Like the Avoiders, Engagers are also ruled by anxiety and fear, but instead of retreating, they push back in anger, insistent on never allowing anyone to hurt them again. Even the smallest slights can be viewed as interrogations, challenges, or debates. And while not all Engagers are violent or abusive, they are all stubborn and find compromise dangerous to their egos. They often insist on being right, have a strong allegiance to what is “true,” and frequently rely on logic to prove their point. This provides them with an almost impenetrable armor of force of will, moral superiority, and razor-sharp insight that is devoid of emotion.

Unlike the Avoiders, however, they are not uncomfortable standing in the gale of conflict. They often feed off of the energy and find an adrenaline rush in the pursuit of winning (not resolving) the argument. To bend, like the Avoiders, would be an extreme act of vulnerability, even if it did not suggest a retreat. It is often perceived as threatening future harm to their selves and often hinders them from learning the art of picking one’s battles.

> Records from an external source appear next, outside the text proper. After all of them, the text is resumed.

## config.mk

```make
export PLATFORM = sky130hd
export DESIGN_NAME = serial_subtractor4bit_flat
export DESIGN_NICKNAME = d
export VERILOG_FILES = /design/src/rtl/alu_pkg.sv /design/src/rtl/serial_subtractor4bit_if.sv /design/src/rtl/full_adder_cell.sv /design/src/rtl/serial_subtractor4bit.sv /design/src/flat_wrapper.sv
export SDC_FILE = /design/constraint.sdc
export NUM_CORES = 1
export LEC_CHECK = 0
export BUFFER_PORTS_ARGS = -buffer_cell sky130_fd_sc_hd__buf_2
export CAP_MARGIN = 20
export CORE_UTILIZATION = 39
export CTS_CLUSTER_DIAMETER = 60
export DETAILED_ROUTE_END_ITERATION = 7
export REMOVE_ABC_BUFFERS = 1
export SLEW_MARGIN = 0
export SYNTH_ARGS = -nofsm -noshare
export SYNTH_HDL_FRONTEND = slang
export SYNTH_SLANG_ARGS = --single-unit
```

## constraint.sdc

```tcl
create_clock -name clk -period 1.7 [get_ports clk]
set_input_delay 0.34 -clock clk [delete_from_list [all_inputs] [get_ports clk]]
set_output_delay 0.34 -clock clk [all_outputs]
set_load 0.03 [all_outputs]
```

## src/rtl/alu_pkg.sv

```systemverilog
`default_nettype none
// ============================================================================
//  Module      : alu_pkg
//  Description : Shared ALU constants: serial-subtractor FSM state encoding
//                and the default datapath width.
//  Revision    : 1.0 - initial release
// ============================================================================
package alu_pkg;

    localparam int C_DEFAULT_WIDTH = 4;

    localparam logic [1:0] ST_IDLE  = 2'd0;
    localparam logic [1:0] ST_SHIFT = 2'd1;
    localparam logic [1:0] ST_DONE  = 2'd2;

endpackage
`default_nettype wire

```

## src/rtl/serial_subtractor4bit_if.sv

```systemverilog
`default_nettype none
// ============================================================================
//  Module      : serial_subtractor4bit_if
//  Description : Start/busy/done request bus between the controlling FSM
//                (master) and the bit-serial subtractor (slave).
//  Revision    : 1.0 - initial release
// ============================================================================
interface serial_subtractor4bit_if
    import alu_pkg::*;
#(
    parameter int WIDTH = C_DEFAULT_WIDTH
);

    logic             start;
    logic [WIDTH-1:0] a;
    logic [WIDTH-1:0] b;
    logic             busy;
    logic             done;
    logic [WIDTH-1:0] diff;
    logic             carryout;
    logic             overflow;

    modport master (
        output start, a, b,
        input  busy, done, diff, carryout, overflow
    );

    modport slave (
        input  start, a, b,
        output busy, done, diff, carryout, overflow
    );

endinterface
`default_nettype wire

```

## src/rtl/full_adder_cell.sv

```systemverilog
`default_nettype none
// ============================================================================
//  Module      : full_adder_cell
//  Description : Combinational 1-bit full adder, the same cell the ripple
//                adder is built from.
//  Revision    : 1.0 - initial release
// ============================================================================
module full_adder_cell (
    input  wire logic a,
    input  wire logic b,
    input  wire logic cin,
    output logic      sum,
    output logic      cout
);

    assign sum  = a ^ b ^ cin;
    assign cout = (a & b) | (a & cin) | (b & cin);

endmodule
`default_nettype wire

```

## src/rtl/serial_subtractor4bit.sv

```systemverilog
`default_nettype none
// ============================================================================
//  Module      : serial_subtractor4bit
//  Description : Bit-serial two's-complement subtractor, diff = a - b,
//                computed LSB-first as a + ~b + 1 with one full-adder step
//                per clock. Result, carry-out and overflow follow the ripple
//                adder's conventions so the two paths can be cross-checked.
//  Revision    : 1.0 - initial release
// ============================================================================
module serial_subtractor4bit
    import alu_pkg::*;
#(
    parameter int WIDTH = C_DEFAULT_WIDTH
) (
    input  wire logic              clk,
    input  wire logic              rst_n,
    serial_subtractor4bit_if.slave bus
);

    localparam int                 C_CNT_W = $clog2(WIDTH) + 1;
    localparam logic [C_CNT_W-1:0] C_LAST  = C_CNT_W'(WIDTH - 1);

    logic [1:0]         r_state;
    logic [C_CNT_W-1:0] r_count;
    logic               r_busy;
    logic               r_done;
    logic [WIDTH-1:0]   r_a;
    logic [WIDTH-1:0]   r_b;
    logic [WIDTH-1:0]   r_res;
    logic               r_carry;
    logic [WIDTH-1:0]   r_diff;
    logic               r_carryout;
    logic               r_overflow;

    logic               w_load;
    logic               w_step;
    logic               w_last;
    logic               w_sum;
    logic               w_cout;

    // A new request is taken whenever no operation is running, which
    // includes the DONE cycle so operations can run back-to-back.
    assign w_load = bus.start && ((r_state == ST_IDLE) || (r_state == ST_DONE));
    assign w_step = (r_state == ST_SHIFT);
    assign w_last = w_step && (r_count == C_LAST);

    // Single adder cell, reused every cycle on the current LSBs.
    full_adder_cell u_fa (
        .a    (r_a[0]),
        .b    (r_b[0]),
        .cin  (r_carry),
        .sum  (w_sum),
        .cout (w_cout)
    );

    // Control FSM: state, bit counter and the busy/done handshake.
    always_ff @(posedge clk or negedge rst_n) begin
        if (!rst_n) begin
            r_state <= ST_IDLE;
            r_count <= '0;
            r_busy  <= 1'b0;
            r_done  <= 1'b0;
        end else begin
            r_done <= 1'b0;
            case (r_state)
                ST_IDLE, ST_DONE: begin
                    if (w_load) begin
                        r_state <= ST_SHIFT;
                        r_count <= '0;
                        r_busy  <= 1'b1;
                    end else begin
                        r_state <= ST_IDLE;
                    end
                end
                ST_SHIFT: begin
                    r_count <= r_count + C_CNT_W'(1);
                    if (w_last) begin
                        r_state <= ST_DONE;
                        r_busy  <= 1'b0;
                        r_done  <= 1'b1;
                    end
                end
                default: begin
                    r_state <= ST_IDLE;
                    r_busy  <= 1'b0;
                end
            endcase
        end
    end

    // Operand shifters and running carry; carry starts at 1 for the +1 of
    // negating b, and sum bits enter the result register from the top.
    always_ff @(posedge clk or negedge rst_n) begin
        if (!rst_n) begin
            r_a     <= '0;
            r_b     <= '0;
            r_res   <= '0;
            r_carry <= 1'b0;
        end else if (w_load) begin
            r_a     <= bus.a;
            r_b     <= ~bus.b;
            r_res   <= '0;
            r_carry <= 1'b1;
        end else if (w_step) begin
            r_a     <= r_a >> 1;
            r_b     <= r_b >> 1;
            r_res   <= {w_sum, r_res[WIDTH-1:1]};
            r_carry <= w_cout;
        end
    end

    // Visible result updates only on the final step; on that step r_carry
    // is the carry into the MSB, so overflow is r_carry XOR carry-out.
    always_ff @(posedge clk or negedge rst_n) begin
        if (!rst_n) begin
            r_diff     <= '0;
            r_carryout <= 1'b0;
            r_overflow <= 1'b0;
        end else if (w_last) begin
            r_diff     <= {w_sum, r_res[WIDTH-1:1]};
            r_carryout <= w_cout;
            r_overflow <= r_carry ^ w_cout;
        end
    end

    assign bus.busy     = r_busy;
    assign bus.done     = r_done;
    assign bus.diff     = r_diff;
    assign bus.carryout = r_carryout;
    assign bus.overflow = r_overflow;

endmodule
`default_nettype wire

```

## src/flat_wrapper.sv

```systemverilog
// flat-port wrapper written by rule: the top's interface ports become plain ports
module serial_subtractor4bit_flat import alu_pkg::*;
#(
    parameter int WIDTH = C_DEFAULT_WIDTH
)
  (clk, rst_n, bus_start, bus_a, bus_b, bus_busy, bus_done, bus_diff, bus_carryout, bus_overflow);
  serial_subtractor4bit_if #(.WIDTH(WIDTH)) bus_i ();
  input  wire logic clk;
  input  wire logic rst_n;
  input wire logic [$bits(bus_i.start)-1:0] bus_start;
  input wire logic [$bits(bus_i.a)-1:0] bus_a;
  input wire logic [$bits(bus_i.b)-1:0] bus_b;
  output wire logic [$bits(bus_i.busy)-1:0] bus_busy;
  output wire logic [$bits(bus_i.done)-1:0] bus_done;
  output wire logic [$bits(bus_i.diff)-1:0] bus_diff;
  output wire logic [$bits(bus_i.carryout)-1:0] bus_carryout;
  output wire logic [$bits(bus_i.overflow)-1:0] bus_overflow;
  assign bus_i.start = bus_start;
  assign bus_i.a = bus_a;
  assign bus_i.b = bus_b;
  assign bus_busy = bus_i.busy;
  assign bus_done = bus_i.done;
  assign bus_diff = bus_i.diff;
  assign bus_carryout = bus_i.carryout;
  assign bus_overflow = bus_i.overflow;
  serial_subtractor4bit #(.WIDTH(WIDTH)) u_core (.clk(clk), .rst_n(rst_n), .bus(bus_i));
endmodule
```

# Yosys cells after proc, flatten, opt, wreduce, memory -nomap -nowiden
# Index checks and enable logic that the tools add are counted.
# Widths: inputs -> output; s select.
[word_totals]
regBits = 26
input_bits = 11
output_inout_bits = 8
elab_cells = 53
[classes]
add_sub_neg = 1
eq_ne = 5
n_mux = 18
bitwise = 9
reduce_logical = 9
[op_table]
columns = ["op", "n"]
rows = [
  ["$mux 4", 6],
  ["$mux 1", 7],
  ["$pmux 3 s2", 1],
  ["$not 4->4", 1],
  ["$pmux 2 s2", 1],
  ["$reduce_and 2->1", 2],
  ["$reduce_bool 2->1", 2],
  ["$add 3x1->3 const B", 1],
  ["$and 1x1->1", 3],
  ["$eq 3x2->1 const B", 1],
  ["$mux 3", 1],
  ["$xor 1x1->1", 3],
  ["$eq 2x1->1 const B", 1],
  ["$eq 2x2->1 const B", 1],
  ["$logic_and 1x1->1", 2],
  ["$logic_not 2->1", 1],
  ["$mux 2", 1],
  ["$ne 2x1->1 const B", 1],
  ["$ne 2x2->1 const B", 1],
  ["$or 1x1->1", 2],
  ["$pmux 1 s2", 1],
  ["$reduce_or 2->1", 1],
  ["$logic_or 1x1->1", 1],
]

# Depth between registers and ports, before layout
[depth]
depth_word = 5
mapped_depth = 5

# Modules after synthesis
# A second synthesis with hierarchy kept.
[unflattened]
hier_cells = 94
hier_area_um2 = 1122.3
[by_module_without_submodules]
columns = ["module", "n_inst", "cells_each", "area_per_inst_um2", "seq_area_each_um2"]
rows = [
  ["serial_subtractor4bit", 1, 93, 1102.3, 625.6],
  ["full_adder_cell", 1, 1, 20.0, 0.0],
]

# Worst setup path before layout
# No wires, ideal clock.
[synth_path]
path_kind = "reg-to-reg"
start = "reg u_core.r_a[0]"
end = "reg u_core.r_res[3]"
arrival_ns = 1.311
required_ns = 1.579
slack_ns = 0.268
path_stages_with_launch = 4
path_buffers = 0
path_cell_list = "dfrtp_1 -> fa_1 -> mux2_1 -> a22o_1"
[synth_via]
elab_chain_len = 4
[synth_lines]
columns = ["item", "line_no", "source"]
rows = [
  ["start, declared", "serial_subtractor4bit.sv:27", "logic [WIDTH-1:0] r_a;"],
  ["start signal, assigned", "serial_subtractor4bit.sv:100", "r_a <= bus.a;"],
  ["start signal, assigned", "serial_subtractor4bit.sv:105", "r_a <= r_a >> 1;"],
  ["$xor 1x1->1 (2 in a row)", "full_adder_cell.sv:16", "assign sum = a ^ b ^ cin;"],
  ["via u_core.u_fa.sum", "full_adder_cell.sv:12", "output logic sum,"],
  ["$mux 4", "serial_subtractor4bit.sv:104", "end else if (w_step) begin"],
  ["$mux 4", "serial_subtractor4bit.sv:99", "end else if (w_load) begin"],
  ["end signal, assigned", "serial_subtractor4bit.sv:107", "r_res <= {w_sum, r_res[WIDTH-1:1]};"],
  ["end, declared", "serial_subtractor4bit.sv:29", "logic [WIDTH-1:0] r_res;"],
]
# The timed path passes the listed nets, and every way through them passes these cells. The select of a mux whose other input is x is not followed.
# A chain may end at the register's enable or synchronous reset.

# Worst setup path after layout
# Ends and elaborated chain as after synthesis.

==> flow_summary_export.csv <==
group,metric,value,unit
yosys,synth_edf_count,0,
yosys,ys_types,28,
critical_path,reg2regPathDepth,3,
sta,maxSlewHeadroom,62.82,%
drt,drt_pass1_iterations,5,
pwr,leakage,0.6569,nW
sta,fin_ws,206.6,ps
drt,route.detailed.vias_per_inst,5.161,
worst_hold_path,hold_class,"input port to flip-flop",
drt,ant_nets,0,
drt,vias,769,
critical_path,cp-start-kind,"flip-flop",
cts,cts_root_buffer,"clkbuf_4",
cts,cts_resized,0,
cts,clk_pin_slew,130,ps
critical_path,path_max_fanout,3,
yosys,synthAdderAreaFrac,3.814,%
critical_path,critPathRequiredTime,1920,ps
layout,antennaDiodeCount,0,
cts,cts_max_path_buffers,2,
yosys,syn_area,0.001181,mm²
global_route,grt_use_total,14.48,%
cts,cts_made_buffers,3,
pwr,power_density,1922,mW/mm²
global_route,grt_first_pass_wirelength,3663,µm
drt,totalWireLength,2052,µm
cts,htreeDepth,1,
sta,tns,0,ps
pwr,irDropWorstVdd,0.0008180,V
placement,port_buffers,18,
floorplanning,ioPinCount,19,
drt,drc_errors,2,
yosys,synthCells,98,
floorplanning,chipWidth,57.03,µm
placement,dp_cells,144,
sta,final.setup_skew,5.168,ps
sta,fmax,669.6,MHz
yosys,ys_seq_elements,25,
placement,place_area,0.001285,mm²
floorplanning,start_util,42.11,%
layout,stdcell_area,0.001323,mm²
yosys,synth-simple-area-share,13.45,%
sta,finalHoldViolCount,0,
layout,areaGrowthSynthToFinish,11.97,%
cts,hold_buffers,1,
global_route,antenna_found_initial,0,
layout,stdcell_count,149,
yosys,synth-main-ff-cell,"dfrtp_1",
cts,clk_latency,320,ps
placement,dp_slack,222.1,ps
global_route,grt_max_degree,26,
floorplanning,core_area,0.002805,mm²
yosys,synth_top_cell_area_share,52.97,%
drt,dr.first_iter.drc_count,20,
global_route,gr-total-overflow,0,
placement,dpl.hpwl,1487,µm
yosys,synthXorXnorAreaFrac,1.483,%
yosys,synth.mux.area_fraction,13.56,%
pwr,finalPower,2.542,mW
sta,grt_setup_unrepaired,"false",
yosys,synth_top_family_by_area,"multiplexers",
flow_run,max_cap_viol_count,0,
critical_path,critical_path_arrival,1720,ps
yosys,syn_avg_cell_area,12.05,µm²
yosys,yosysSeqAreaShare,52.97,%
yosys,synth_area_leaders,"dfrtp_1, mux2_4, a22o_1",
sta,finalSetupViolations,0,
yosys,synth_compound_area_share,11.02,%
yosys,yosys_warnings,0,
critical_path,crit_type,"flip-flop to flip-flop",
cts,cts.sinks,25,
yosys,synth-async-reset-ratio,100.0,%
sta,tightest_slew,557.7,ps
status,violations,"design-rule violations",
cts,cts_tree,"done",
drt,routedWlPerCell,13.77,µm
sta,min_period,1493,ps
floorplanning,rows,19,
sta,holdWs,187.7,ps
global_route,grt_pass1_vias,808,
layout,nets,133,
cts,cts_setup_buffers,0,
critical_path,worstSetupEndpointType,"flip-flop",
status,status,"complete, but fails checks",
worst_hold_path,holdPathStages,2,
placement,gp_congestion,0.7129,
layout,final_util,47.15,%
yosys,yosys.area.top_type,"dfrtp_1",
sta,maxSlewViolCount,0,
floorplanning,die_h,57.03,µm
sta,fin_crit_sh,87.85,%
floorplanning,die_area,0.003252,mm²
layout,drive_above_1_share,27.12,%
## worst paths after layout
check | endpoint | start | slack, ps
worst max-delay path | u_core.r_res[3]$_DFFE_PN0P_ | u_core.r_a[0]$_DFFE_PN0P_ | 210
worst min-delay path | u_core.r_b[1]$_DFFE_PN0P_ | bus_b[1] | 190
worst max register to register | u_core.r_res[3]$_DFFE_PN0P_ | u_core.r_a[0]$_DFFE_PN0P_ | 210
worst min register to register | u_core.bus.overflow$_DFFE_PN0P_ | u_core.bus.overflow$_DFFE_PN0P_ | 510
max in group asynchronous | u_core.r_count[0]$_DFFE_PN0P_ | rst_n | 800
min in group asynchronous | u_core.bus.diff[3]$_DFFE_PN0P_ | rst_n | 520
## kinds of logic after synthesis
logic type | Yosys count
adders and majority gates | 3
and+or+nand+nor | 29
DFF | 25
AOI/OAI and AO/OA | 19
buffers and inverters | 7
muxes | 13
xor gates and xnor gates | 2
## synthesized netlist by cell type (all sizes together), types with 3 or more instances
cell,number
buf,4
nor3,5
nand2,6
inv,3
dfrtp,25
mux2,9
mux2i,4
nor2,8
a21oi,3
o21ai,5
a22o,6
nor2b,3
## routing by layer
| metal | vias to the layer above | wire length, µm | track usage [%] |
|---|---|---|---|
| li1 | 386 | - | - |
| met1 | 360 | 1022 | 18.85 |
| met2 | 21 | 919 | 24.71 |
| met3 | 2 | 94 | 4.082 |
| met4 | 0 | 15 | 2.091 |
| met5 | - | 0 | 0 |
## power by group
group / leakage, nW / internal, mW / switching, mW
Combinational: 0.331 / 0.591 / 0.578
Sequential: 0.309 / 0.857 / 0.252
Clock: 0.0177 / 0.0881 / 0.175
## critical path: stages (launching register included)
cell and delay (ps):
dfrtp_1 440, fa_1 490, mux2_1 300, a22o_1 180
## sequential cells by signal, summed over array words and instances (netlist names)
register and flops:
u_core.bus.done 1, u_core.r_carry 1, u_core.bus.busy 1, u_core.r_b 4
u_core.r_state 2, u_core.r_res 3, u_core.bus.overflow 1, u_core.r_a 4
u_core.r_count 3, u_core.bus.carryout 1, u_core.bus.diff 4
## cell type report
class / instances / area [µm²]
fill: 259 / 1483
sequential: 25 / 625.6
multi-input combinational: 66 / 511.7
timing repair buffer: 20 / 107.6
tap: 31 / 38.79
clock buffer: 3 / 22.52
inverter: 3 / 11.26
clock inverter: 1 / 5.005
## layout by cell type, fill, tap and decap left out, types with 2 or more instances in the layout
cell       n
a21oi_1    3
a22o_1     6
inv_1      3
mux2_4     5
o21ai_1    4
a211oi_1   2
mux2i_1    4
nand2_1    6
xnor2_1    2
mux2_1     2
buf_2     18
ha_1       2
nor2b_1    3
mux2_2     2
nand2b_1   2
clkbuf_4   3
nor2_1     8
nor3_1     5
o22ai_1    2
dfrtp_1   25
Note: power is estimated with default switching activity, not from simulation.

THE GOOD NEWS IS … If an Engager can learn to add wisdom and selfless love to his repertoire, he can learn to discern which conflicts require engaging as well as how to resolve conflicts with his partner in an intimate, caring, and mutually beneficial way. Stubbornness, truth, and logic can be great tools but only create masterpieces in the hands of someone who is protecting his relationship more than himself.



Remember that kid in your elementary school (or maybe in your home) who loved to play the repeating game? You’d say something. They’d parrot it back. You’d say, “Stop copying me!” They’d say, “Stop copying me!” You’d try ignoring them and walk away. But the little thespian would just follow you and mimic your walk.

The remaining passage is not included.